Councilors Brad Winter and Don Harris on Wednesday accused Barry Bitzer, the mayor's chief of staff, and Transit Director Greg Payne of playing a role in a May campaign criticizing the councilors for voting to delay a Chavez tax cut.

The claims come in reaction to a column in The Tribune on Wednesday by independent political journalist Heath Haussamen that questions whether Chavez and his employees were "waging a behind-the-scenes campaign to unseat his council opponents."

Using city e-mail records, Haussamen found that Bitzer and Payne had copies of the scripts for radio ads and robo-calls criticizing Harris and Winter four days before the formation of a political action group that paid for the ads.

City cell phone records showed that Payne and Bitzer also spoke several times in the same time period to Roger Mickelson, who became the committee's spokesman, Haussamen found.

The ads in question criticize Winter and Harris for voting to delay Chavez's plan for an -cent gross receipts tax cut in order to help pay for operation of the Metropolitan Detention Center.

Bitzer at the time said the Chavez administration had no role in the campaign and called the group sponsoring it "a grass-roots movement."

Both Bitzer and Payne have explained the phone exchanges with Mickelson, saying they had to do with city business.

In an interview Tuesday, Mickelson backed up those stories.

Mickelson also maintains that the Chavez administration played no role in the radio and telephone campaign. He said it might have been himself who sent the ad scripts to Bitzer, whom he met at various political lunches and called "a pretty astute political sort of guy."

"I don't recall if I did send it to him or not. It wouldn't be unlikely. He's a very helpful sort of guy," Mickelson said. "I thought I sent one of the mailing things to Barry, but it may have been a radio script.

"Candidly, you ask people who have experience for their advice."

Reacting Wednesday, Harris and Winter said they see a smoking gun.

"This is what we've been saying all along - these so-called grass-roots attempts to change the City Council have been directly and illegally orchestrated by the mayor," Harris said. "He's using his highly paid, at-will directors to engage in political activity rather than government business."

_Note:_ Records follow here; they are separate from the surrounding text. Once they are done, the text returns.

Optimization exercise on an open flow, not production practice. RTL: at most simulated, not proved equivalent. Function not checked: run 2. Power: default activity.

===== design/flow/constraint.sdc =====
create_clock -name core_clock -period 10.0 [get_ports {clk}]
set_input_delay 2.0000 -clock core_clock [delete_from_list [all_inputs] [get_ports {clk}]]
set_output_delay 2.0000 -clock core_clock [all_outputs]
set_load 0.01 [all_outputs]

===== design/flow/design.v =====
`timescale 1ns / 1ps
module controller (
    input  wire        clk,
    input  wire        rst_n,
    input  wire [6:0]  addr,
    input  wire        ce_n,
    input  wire        we_n,
    input  wire [15:0] bank_active_status,
    output wire [6:0]  cap_addr,      
    output wire        seek,          
    output wire        show,          
    output wire        wload,         
    output wire [15:0] request_wakeup,
    output wire [15:0] access_done
);
    localparam IDLE = 4'd0, WAIT = 4'd1, PRE1 = 4'd2, PRE2 = 4'd3, DEC = 4'd4,
               ACC1 = 4'd5, ACC2 = 4'd6, ACC3 = 4'd7, FIN = 4'd8;
    reg [3:0] st;
    reg [6:0] ca;
    reg       cwe_n;
    wire [15:0] bdec = 16'd1 << ca[6:3];
    always @(posedge clk or negedge rst_n) begin
        if (!rst_n)
            st <= IDLE;
        else case (st)
            IDLE:    st <= ce_n ? IDLE : WAIT;
            WAIT:    st <= bank_active_status[ca[6:3]] ? PRE1 : WAIT;
            FIN:     st <= IDLE;
            default: st <= (st > FIN) ? IDLE : st + 4'd1;
        endcase
    end
    always @(posedge clk) begin
        if (st == IDLE && !ce_n) begin
            ca    <= addr;
            cwe_n <= we_n;
        end
    end
    assign cap_addr       = ca;
    assign seek           = (st >= WAIT) && (st <= DEC);
    assign show           = (st >= ACC1) && (st <= ACC3) && cwe_n;
    assign wload          = (st == ACC3) && !cwe_n;
    assign request_wakeup = (st == WAIT) ? bdec : 16'd0;
    assign access_done    = (st == FIN)  ? bdec : 16'd0;
endmodule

The councilors said they believe Bitzer and Payne violated city ethics rules, and Winter said he would consider filing a complaint.

"This shows and this proves that there are some ethics violations, and that it was coming out of the 11th floor," Winter said, referring to the mayor's City Hall office. "I think Barry Bitzer and Greg Payne need to be held accountable for this."

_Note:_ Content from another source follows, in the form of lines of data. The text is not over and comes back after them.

This is an optimization exercise on Yosys and OpenROAD, whose aim is small area, a short achievable clock period and few clock cycles, not a production implementation. RTL that was checked went through simulation tests only; none was proved equivalent to the original. No activity file was given, so power comes from the tool's default toggle rates.

==> inputs of run a <==
==> flow/design.v (excerpt) <==
module cpu8080(addr,      
               data_in,   
               data_out,  
               readmem,   
               writemem,  
               intr,      
               inta,      
               reset,     
               clock);    
   output [15:0] addr;
   input  [7:0]  data_in;
   output [7:0]  data_out;
   output        readmem;
   output        writemem;
   input         intr;
   output        inta;
   input         reset;
   input         clock;
   localparam S_EX   = 3'd0;  
   localparam S_1    = 3'd1;
   localparam S_2    = 3'd2;
   localparam S_3    = 3'd3;
   localparam S_4    = 3'd4;
   localparam S_HALT = 3'd5;  
   localparam S_IA   = 3'd6;  
   localparam S_F0   = 3'd7;  
   reg    [7:0]  A, B, C, D, E, H, L;
   reg    [7:0]  W, Z;            
   reg    [15:0] SP, PC;
   reg    [7:0]  IR;
   reg    [2:0]  st;
   reg           fS, fZ, fAC, fP, fCY;
   reg           ei;
   wire   [2:0]  dd = IR[5:3];
   wire   [1:0]  rp = IR[5:4];
   wire   [15:0] WZ = {W, Z};
   wire g0 = IR[7:6] == 2'b00;
   wire g3 = IR[7:6] == 2'b11;
   wire i_hlt   = IR == 8'h76;
   wire i_lxi   = g0 && IR[3:0] == 4'h1;
   wire i_shld  = IR == 8'h22;
   wire i_lhld  = IR == 8'h2A;
   wire i_sta   = IR == 8'h32;
   wire i_lda   = IR == 8'h3A;
   wire i_incx  = g0 && IR[2:0] == 3'd3;   
   wire i_mvi   = g0 && IR[2:0] == 3'd6;
   wire i_daa   = IR == 8'h27;
   wire i_rcc   = g3 && IR[2:0] == 3'd0;
   wire i_pop   = g3 && IR[3:0] == 4'h1;
   wire i_ret   = IR == 8'hC9;
   wire i_pchl  = IR == 8'hE9;
   wire i_sphl  = IR == 8'hF9;
   wire i_jcc   = g3 && IR[2:0] == 3'd2;
   wire i_jmp   = IR == 8'hC3;
   wire i_xthl  = IR == 8'hE3;
   wire i_di    = IR == 8'hF3;
   wire i_ei    = IR == 8'hFB;
   wire i_ccc   = g3 && IR[2:0] == 3'd4;
   wire i_push  = g3 && IR[3:0] == 4'h5;
   wire i_call  = IR == 8'hCD;
  ...
Settings: LEC_CHECK=0, CAP_MARGIN=20, CORE_MARGIN=2, CORE_UTILIZATION=40, PLACE_DENSITY=0.6, SETUP_SLACK_MARGIN=3.15, SLEW_MARGIN=20; clock period 7.0 ns.
run.sh (not shown) runs the stock make flow with config.mk's settings and CLKGATE_MAP_FILE= SYNTH_SCRIPT=/design/flow/synth_recipe.tcl, a recipe that flattens the netlist after the stock synthesis.
==> inputs of run b, as changes to run a <==
--- a/flow/design.v
+++ b/flow/design.v
@@ -82,11 +82,11 @@
       case (st)
          S_F0: fin = 1'b1;
          S_IA: ia = 1'b1;
          S_HALT: ;
          S_EX: begin
-            if (i_hlt || i_dad || i_daa) ;
+            if (i_hlt || i_dad || i_daa || i_pchl) ;
             else if (i_movrm || i_alum || i_indm) begin rd = 1'b1; asel[P_HL] = 1'b1; end
             else if (i_movmr) begin wr = 1'b1; asel[P_HL] = 1'b1; dsel[ss] = 1'b1; end
             else if (i_alui || i_mvi || i_lxi || i_imm2) begin rd = 1'b1; asel[P_PC] = 1'b1; end
             else if (i_stax) begin wr = 1'b1; asel[P_DE] = ir[4]; asel[P_BC] = !ir[4]; dsel[Q_A] = 1'b1; end
             else if (i_ldax) begin rd = 1'b1; asel[P_DE] = ir[4]; asel[P_BC] = !ir[4]; end
@@ -121,22 +121,18 @@
             else if (i_xthl) begin wr = 1'b1; asel[P_SP] = 1'b1; dsel[Q_H] = 1'b1; end
             else fin = 1'b1;
          end
          default: fin = 1'b1;  
       endcase
-      if (fin) begin
-         rd = 1'b1;
-         asel = (st == S_EX && i_pchl) ? 7'd2 : 7'd1;    
-      end
+      if (fin) begin rd = 1'b1; asel = 7'd1; end
    end
    always @* begin
       isel = 5'b00001; idec = 1'b0;
       if (i_incx) begin
          isel = 5'b00000; isel[rp == 2'd3 ? 0 : rp + 1] = 1'b1;
          idec = ir[3];
       end else if (i_shld || i_lhld) isel = 5'b10000;
-      else if (i_pchl) isel = 5'b01000;
       else if (i_push || i_rst || i_callx) idec = 1'b1;
       else if (i_xthl) idec = st[1];
    end
    reg [2:0] aidx, bidx;
    reg       azero, bconst, bsp;
@@ -312,26 +308,25 @@
    wire ex     = st == S_EX;
    wire ei_eff = ei & ~(ex & i_di);
    wire take   = intr & ei_eff;
    reg  [2:0] st_n;
    always @* begin
-      if (fin) st_n = S_EX;
+      if (fin) st_n = take ? S_IA : S_EX;
       else case (st)
          S_EX:   st_n = i_hlt ? S_HALT : S_1;
          S_1:    st_n = S_2;
          S_2:    st_n = S_3;
          S_3:    st_n = S_4;
          S_HALT: st_n = (intr && ei) ? S_IA : S_HALT;
          S_IA:   st_n = S_EX;
          default: st_n = S_EX;
       endcase
    end
-   wire       go_ia = st == S_HALT & intr & ei;
+   wire       go_ia = (fin & take) | (st == S_HALT & intr & ei);
    wire       newi  = fin | (st == S_IA);
-   wire [2:0] st_a  = newi ? S_EX : (st == S_EX && i_hlt) ? S_HALT :
+   wire [2:0] st_a  = (st == S_EX && i_hlt) ? S_HALT :
                       st == S_HALT ? S_HALT : st + 3'd1;
-   wire [7:0] ir_n  = newi ? data_in : IR;
    wire       n_rd, n_wr, n_ia, n_fin;
    wire [6:0] n_asel;
    wire [10:0] n_dsel;
    wire [7:0] n_asrc;
    wire [10:0] n_bsrc;
@@ -342,32 +337,127 @@
    wire [7:0] n_wsel;
    wire       n_wdin, n_wrot;
    wire       n_fl_alu, n_fl_szpa, n_fl_cy8, n_fl_ac8, n_fl_pop, n_fl_rot,
               n_fl_stc, n_fl_cmc;
    wire       n_pairw, n_xchg, n_wload, n_wzinc;
-   wire       c_rd, c_wr, c_ia, c_fin;
-   wire [6:0] c_asel;
-   wire [10:0] c_dsel;
-   wire [7:0] c_wsel;
-   wire       c_fl_alu, c_fl_szpa, c_fl_cy8, c_fl_ac8, c_fl_pop, c_fl_rot,
-              c_fl_stc, c_fl_cmc;
-   wire       c_pairw, c_xchg, c_wload, c_wzinc;
-   cpu8080_ctl nxt(.st(st_a), .ir(ir_n), .cond(cond),
-                   .rd(c_rd), .wr(c_wr), .ia(c_ia), .fin(c_fin),
-                   .asel(c_asel), .dsel(c_dsel),
-                   .asrc(n_asrc), .bsrc(n_bsrc), .aop(n_aop), .bk(n_bk),
-                   .isel(n_isel), .idec(n_idec),
-                   .wsel(c_wsel), .wdin(n_wdin), .wrot(n_wrot),
-                   .fl_alu(c_fl_alu), .fl_szpa(c_fl_szpa), .fl_cy8(c_fl_cy8),
-                   .fl_ac8(c_fl_ac8), .fl_pop(c_fl_pop), .fl_rot(c_fl_rot),
-                   .fl_stc(c_fl_stc), .fl_cmc(c_fl_cmc),
-                   .pairw(c_pairw), .xchg(c_xchg), .wload(c_wload),
-                   .wzinc(c_wzinc));
+   wire x_rd, y_rd;
+   wire x_wr, y_wr;
+   wire x_ia, y_ia;
+   wire x_fin, y_fin;
+   wire [6:0] x_asel, y_asel;
+   wire [10:0] x_dsel, y_dsel;
+   wire [7:0] x_asrc, y_asrc;
+   wire [10:0] x_bsrc, y_bsrc;
+   wire [2:0] x_aop, y_aop;
+   wire [1:0] x_bk, y_bk;
+   wire [4:0] x_isel, y_isel;
+   wire x_idec, y_idec;
+   wire [7:0] x_wsel, y_wsel;
+   wire x_wdin, y_wdin;
+   wire x_wrot, y_wrot;
+   wire x_fl_alu, y_fl_alu;
+   wire x_fl_szpa, y_fl_szpa;
+   wire x_fl_cy8, y_fl_cy8;
+   wire x_fl_ac8, y_fl_ac8;
+   wire x_fl_pop, y_fl_pop;
+   wire x_fl_rot, y_fl_rot;
+   wire x_fl_stc, y_fl_stc;
+   wire x_fl_cmc, y_fl_cmc;
+   wire x_pairw, y_pairw;
+   wire x_xchg, y_xchg;
+   wire x_wload, y_wload;
+   wire x_wzinc, y_wzinc;
+   cpu8080_ctl ctl_x(.st(S_EX), .ir(data_in), .cond(cond),
+      .rd(x_rd),
+      .wr(x_wr),
+      .ia(x_ia),
+      .fin(x_fin),
+      .asel(x_asel),
+      .dsel(x_dsel),
+      .asrc(x_asrc),
+      .bsrc(x_bsrc),
+      .aop(x_aop),
+      .bk(x_bk),
+      .isel(x_isel),
+      .idec(x_idec),
+      .wsel(x_wsel),
+      .wdin(x_wdin),
+      .wrot(x_wrot),
+      .fl_alu(x_fl_alu),
+      .fl_szpa(x_fl_szpa),
+      .fl_cy8(x_fl_cy8),
+      .fl_ac8(x_fl_ac8),
+      .fl_pop(x_fl_pop),
+      .fl_rot(x_fl_rot),
+      .fl_stc(x_fl_stc),
+      .fl_cmc(x_fl_cmc),
+      .pairw(x_pairw),
+      .xchg(x_xchg),
+      .wload(x_wload),
+      .wzinc(x_wzinc));
+   cpu8080_ctl ctl_y(.st(st_a), .ir(IR), .cond(cond),
+      .rd(y_rd),
+      .wr(y_wr),
+      .ia(y_ia),
+      .fin(y_fin),
+      .asel(y_asel),
+      .dsel(y_dsel),
+      .asrc(y_asrc),
+      .bsrc(y_bsrc),
+      .aop(y_aop),
+      .bk(y_bk),
+      .isel(y_isel),
+      .idec(y_idec),
+      .wsel(y_wsel),
+      .wdin(y_wdin),
+      .wrot(y_wrot),
+      .fl_alu(y_fl_alu),
+      .fl_szpa(y_fl_szpa),
+      .fl_cy8(y_fl_cy8),
+      .fl_ac8(y_fl_ac8),
+      .fl_pop(y_fl_pop),
+      .fl_rot(y_fl_rot),
+      .fl_stc(y_fl_stc),
+      .fl_cmc(y_fl_cmc),
+      .pairw(y_pairw),
+      .xchg(y_xchg),
+      .wload(y_wload),
+      .wzinc(y_wzinc));
+   wire c_rd = newi ? x_rd : y_rd;
+   wire c_wr = newi ? x_wr : y_wr;
+   wire c_ia = newi ? x_ia : y_ia;
+   wire c_fin = newi ? x_fin : y_fin;
+   wire [6:0] c_asel = newi ? x_asel : y_asel;
+   wire [10:0] c_dsel = newi ? x_dsel : y_dsel;
+   wire [7:0] c_asrc = newi ? x_asrc : y_asrc;
+   wire [10:0] c_bsrc = newi ? x_bsrc : y_bsrc;
+   wire [2:0] c_aop = newi ? x_aop : y_aop;
+   wire [1:0] c_bk = newi ? x_bk : y_bk;
+   wire [4:0] c_isel = newi ? x_isel : y_isel;
+   wire c_idec = newi ? x_idec : y_idec;
+   wire [7:0] c_wsel = newi ? x_wsel : y_wsel;
+   wire c_wdin = newi ? x_wdin : y_wdin;
+   wire c_wrot = newi ? x_wrot : y_wrot;
+   wire c_fl_alu = newi ? x_fl_alu : y_fl_alu;
+   wire c_fl_szpa = newi ? x_fl_szpa : y_fl_szpa;
+   wire c_fl_cy8 = newi ? x_fl_cy8 : y_fl_cy8;
+   wire c_fl_ac8 = newi ? x_fl_ac8 : y_fl_ac8;
+   wire c_fl_pop = newi ? x_fl_pop : y_fl_pop;
+   wire c_fl_rot = newi ? x_fl_rot : y_fl_rot;
+   wire c_fl_stc = newi ? x_fl_stc : y_fl_stc;
+   wire c_fl_cmc = newi ? x_fl_cmc : y_fl_cmc;
+   wire c_pairw = newi ? x_pairw : y_pairw;
+   wire c_xchg = newi ? x_xchg : y_xchg;
+   wire c_wload = newi ? x_wload : y_wload;
+   wire c_wzinc = newi ? x_wzinc : y_wzinc;
    assign n_rd = c_rd & ~go_ia;
    assign n_wr = c_wr & ~go_ia;
    assign n_ia = c_ia | go_ia;
    assign n_fin = c_fin & ~go_ia;
+   assign n_asrc = c_asrc; assign n_bsrc = c_bsrc; assign n_aop = c_aop;
+   assign n_bk = c_bk; assign n_isel = c_isel; assign n_idec = c_idec;
+   assign n_wdin = c_wdin; assign n_wrot = c_wrot;
    assign n_asel = go_ia ? 7'd0 : c_asel;
    assign n_dsel = go_ia ? 11'd0 : c_dsel;
    assign n_wsel = go_ia ? 8'd0 : c_wsel;
    assign n_fl_alu = c_fl_alu & ~go_ia;
    assign n_fl_szpa = c_fl_szpa & ~go_ia;
@@ -496,13 +586,13 @@
                      ({8{dsel[2]}} & D) | ({8{dsel[3]}} & E) |
                      ({8{dsel[4]}} & H) | ({8{dsel[5]}} & L) |
                      ({8{dsel[6]}} & Z) | ({8{dsel[7]}} & A) |
                      ({8{dsel[8]}} & flagbyte) | ({8{dsel[9]}} & PC[7:0]) |
                      ({8{dsel[10]}} & PC[15:8]);
-   assign readmem  = rd & ~(fin & take);
+   assign readmem  = rd;
    assign writemem = wr;
-   assign inta     = ia | (fin & take);
+   assign inta     = ia;
    wire [7:0] wv = wdin ? data_in : wrot ? rres : ares;
    wire fl_szp = fl_alu | fl_szpa;
    wire fl_cya = fl_alu | fl_cy8;        
    wire fS_o  = fl_pop ? data_in[7] : fS;
    wire fZ_o  = fl_pop ? data_in[6] : fZ;
@@ -539,18 +629,21 @@
          PC <= 16'd0;
          ei <= 1'b1;
       end else begin
          st <= st_n;
          if (fin) begin
-            IR <= data_in;
-            PC <= (ex & i_pchl) ? idu : pcinc;
+            if (!take) begin
+               IR <= data_in;
+               PC <= pcinc;
+            end
             ei <= (ex & i_ei) | (ei_eff & ~take);
          end else case (st)
          S_EX: begin
             if (i_alui || i_mvi || i_lxi || i_imm2) PC <= pcinc;
             if (i_lxi && rp == 2'd3) SP[7:0] <= data_in;
             if (i_retx || i_pop || i_push || i_rst) SP <= idu;
+            if (i_pchl) PC <= {H, L};
          end
          S_1: begin
             if (i_lxi && rp == 2'd3) SP[15:8] <= data_in;
             if (i_lxi || i_shld || i_lhld || i_sta || i_lda || i_call || i_ccc ||
                 (i_jcc && !cond)) PC <= pcinc;
- SETUP_SLACK_MARGIN: 3.15 -> 3.0
==> inputs of run c, as changes to run a <==
--- a/flow/design.v
+++ b/flow/design.v
@@ -82,11 +82,11 @@
       case (st)
          S_F0: fin = 1'b1;
          S_IA: ia = 1'b1;
          S_HALT: ;
          S_EX: begin
-            if (i_hlt || i_dad || i_daa) ;
+            if (i_hlt || i_dad || i_daa || i_pchl) ;
             else if (i_movrm || i_alum || i_indm) begin rd = 1'b1; asel[P_HL] = 1'b1; end
             else if (i_movmr) begin wr = 1'b1; asel[P_HL] = 1'b1; dsel[ss] = 1'b1; end
             else if (i_alui || i_mvi || i_lxi || i_imm2) begin rd = 1'b1; asel[P_PC] = 1'b1; end
             else if (i_stax) begin wr = 1'b1; asel[P_DE] = ir[4]; asel[P_BC] = !ir[4]; dsel[Q_A] = 1'b1; end
             else if (i_ldax) begin rd = 1'b1; asel[P_DE] = ir[4]; asel[P_BC] = !ir[4]; end
@@ -121,22 +121,18 @@
             else if (i_xthl) begin wr = 1'b1; asel[P_SP] = 1'b1; dsel[Q_H] = 1'b1; end
             else fin = 1'b1;
          end
          default: fin = 1'b1;  
       endcase
-      if (fin) begin
-         rd = 1'b1;
-         asel = (st == S_EX && i_pchl) ? 7'd2 : 7'd1;    
-      end
+      if (fin) begin rd = 1'b1; asel = 7'd1; end
    end
    always @* begin
       isel = 5'b00001; idec = 1'b0;
       if (i_incx) begin
          isel = 5'b00000; isel[rp == 2'd3 ? 0 : rp + 1] = 1'b1;
          idec = ir[3];
       end else if (i_shld || i_lhld) isel = 5'b10000;
-      else if (i_pchl) isel = 5'b01000;
       else if (i_push || i_rst || i_callx) idec = 1'b1;
       else if (i_xthl) idec = st[1];
    end
    reg [2:0] aidx, bidx;
    reg       azero, bconst, bsp;
@@ -312,22 +308,22 @@
    wire ex     = st == S_EX;
    wire ei_eff = ei & ~(ex & i_di);
    wire take   = intr & ei_eff;
    reg  [2:0] st_n;
    always @* begin
-      if (fin) st_n = S_EX;
+      if (fin) st_n = take ? S_IA : S_EX;
       else case (st)
          S_EX:   st_n = i_hlt ? S_HALT : S_1;
          S_1:    st_n = S_2;
          S_2:    st_n = S_3;
          S_3:    st_n = S_4;
          S_HALT: st_n = (intr && ei) ? S_IA : S_HALT;
          S_IA:   st_n = S_EX;
          default: st_n = S_EX;
       endcase
    end
-   wire       go_ia = st == S_HALT & intr & ei;
+   wire       go_ia = (fin & take) | (st == S_HALT & intr & ei);
    wire       newi  = fin | (st == S_IA);
    wire [2:0] st_a  = newi ? S_EX : (st == S_EX && i_hlt) ? S_HALT :
                       st == S_HALT ? S_HALT : st + 3'd1;
    wire [7:0] ir_n  = newi ? data_in : IR;
    wire       n_rd, n_wr, n_ia, n_fin;
@@ -496,13 +492,13 @@
                      ({8{dsel[2]}} & D) | ({8{dsel[3]}} & E) |
                      ({8{dsel[4]}} & H) | ({8{dsel[5]}} & L) |
                      ({8{dsel[6]}} & Z) | ({8{dsel[7]}} & A) |
                      ({8{dsel[8]}} & flagbyte) | ({8{dsel[9]}} & PC[7:0]) |
                      ({8{dsel[10]}} & PC[15:8]);
-   assign readmem  = rd & ~(fin & take);
+   assign readmem  = rd;
    assign writemem = wr;
-   assign inta     = ia | (fin & take);
+   assign inta     = ia;
    wire [7:0] wv = wdin ? data_in : wrot ? rres : ares;
    wire fl_szp = fl_alu | fl_szpa;
    wire fl_cya = fl_alu | fl_cy8;        
    wire fS_o  = fl_pop ? data_in[7] : fS;
    wire fZ_o  = fl_pop ? data_in[6] : fZ;
@@ -539,18 +535,21 @@
          PC <= 16'd0;
          ei <= 1'b1;
       end else begin
          st <= st_n;
          if (fin) begin
-            IR <= data_in;
-            PC <= (ex & i_pchl) ? idu : pcinc;
+            if (!take) begin
+               IR <= data_in;
+               PC <= pcinc;
+            end
             ei <= (ex & i_ei) | (ei_eff & ~take);
          end else case (st)
          S_EX: begin
             if (i_alui || i_mvi || i_lxi || i_imm2) PC <= pcinc;
             if (i_lxi && rp == 2'd3) SP[7:0] <= data_in;
             if (i_retx || i_pop || i_push || i_rst) SP <= idu;
+            if (i_pchl) PC <= {H, L};
          end
          S_1: begin
             if (i_lxi && rp == 2'd3) SP[15:8] <= data_in;
             if (i_lxi || i_shld || i_lhld || i_sta || i_lda || i_call || i_ccc ||
                 (i_jcc && !cond)) PC <= pcinc;
- CAP_MARGIN: 20 -> 10
- SETUP_SLACK_MARGIN: 3.15 -> 3.0
- SLEW_MARGIN: 20 -> 10
==> summary.txt <==
Run c completed without violations. Run b passed the timing, design-rule and antenna checks. Run a produced a clean layout.
Synthesized cell count, lowest first: run c, run a, run b.
Against run b, the clock power of run c is lower by about 4%.
Via count: run b > run a > run c.
Clock skew, highest first: run a, run c, run b.
In run c the combinational power is smaller than in run a, by about 1%.
Setup slack: run a < run b < run c.
==> figures <==
metric	run c	run a	run b
Worst Slack Setup Final	3.02 ns	2.82 ns	3.00 ns
Mean routed wirelength per cell	31.4 um	34.1 um	34.8 um
Wire length on met3	9400 um	10,500 um	11,500 um
Post-cts sizing count	124	223	60
Number of tap cells added at floorplan	518	539	539
Startpoint of the worst setup timing path	reset	A[1]$_DFFE_PP_	data_in[1]
Outcome	timing/DRC/antenna clean	timing/DRC/antenna clean	timing/DRC/antenna clean
Worst Reg-to-Reg Cells	15	19	14
Ant diodes	1	0	2
Synthesized area per cell	7.79 um^2	7.87 um^2	7.66 um^2
Fraction of met1 tracks used by global routing	48.2%	51.9%	56.2%
Crit path capture	asel[1]$_SDFF_PP0_	D[7]$_DFF_P_	dsel[4]$_SDFF_PP0_
Total power divided by cell area	575 mW/mm^2	542 mW/mm^2	323 mW/mm^2
XOR/XNOR share of the synthesized area	4.15%	4.27%	3.46%
Testbench counts of run c, summed over its fixed seeds: cycles 103,935.
No functional check of the RTL was part of run a and run b.

-- separate check: timing with driven ports --
The results above use ideal ports. As a check the final layouts listed here were re-extracted and re-timed, cells and wires unchanged.
Step 1 (the two cells are an assumption about what drives the block):
set clk [get_ports {clock}]
set_driving_cell -lib_cell sky130_fd_sc_hd__clkbuf_16 $clk
set_driving_cell -lib_cell sky130_fd_sc_hd__buf_2 [delete_from_list [all_inputs] $clk]
Step 2 also shifts input and output timing later by t, the mid clock arrival at the registers, as if the neighbouring blocks saw the same clock.
Three values: ideal, step 1, step 2; two values: the first two.
run | t (ns) | slack for setup (ns) | latest minus earliest clock arrival (ns) | worst data-port slew with drivers (ns) | pins driven straight from the clock port
run a | 0.560 | 2.824 / 2.821 / 2.648 | 0.020 / 0.021 | 0.04 | 1
run b | 0.573 | 3.002 / 2.965 / 2.463 | 0.011 / 0.011 | 0.03 | 1
run c | 0.557 | 3.020 / 2.965 / 2.494 | 0.016 / 0.015 | 0.03 | 1
After both steps setup and hold are still met in every run listed. The setup slack of run b, which loses most, moves by -0.037 ns with the drivers and by -0.539 ns with both steps.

Chavez was out of town and could not be reached.

Bitzer said Wednesday he didn't hear the actual radio ads and couldn't be sure the script that came into his possession was the same that aired. He also said he couldn't recall who e-mailed the script to him.

"I come into possession of things all the time and forward them all the time, just like everyone else," Bitzer said. "I get my news, and I forward it by e-mail."

He stands by his earlier statements that the Committee for Responsible Budgets is a grass-roots organization and the administration had no involvement in its advertisements.

"It sounds to me like Councilor Harris and Councilor Winter are running scared, because this is a really bad time for the fact that they opposed the mayor's tax cut proposal to be brought up again," Bitzer said.

Payne, when reached Wednesday, denied any involvement with the tax-cut campaign. He said the contents of his personal e-mail account "has never been and will never be anyone else's business but my own."

Payne also took a shot at Harris, who on Monday was fined $2,500 by the city's Board of Ethics and Campaign Practices for a series of campaign finance violations.

"Of course, some might argue if anyone's an expert on ethics violations it's Councilor Harris," Payne said.

Payne defended his calls with Mickelson, saying not only were the conversations about transit issues, but that one call lasted only one minute and the other call was two minutes.

"You're talking about a very, very brief exchange," Payne said. "If we were coordinating some kind of grand conspiracy against Councilors Winter and Harris, I'd like to think there would have been more time-involved."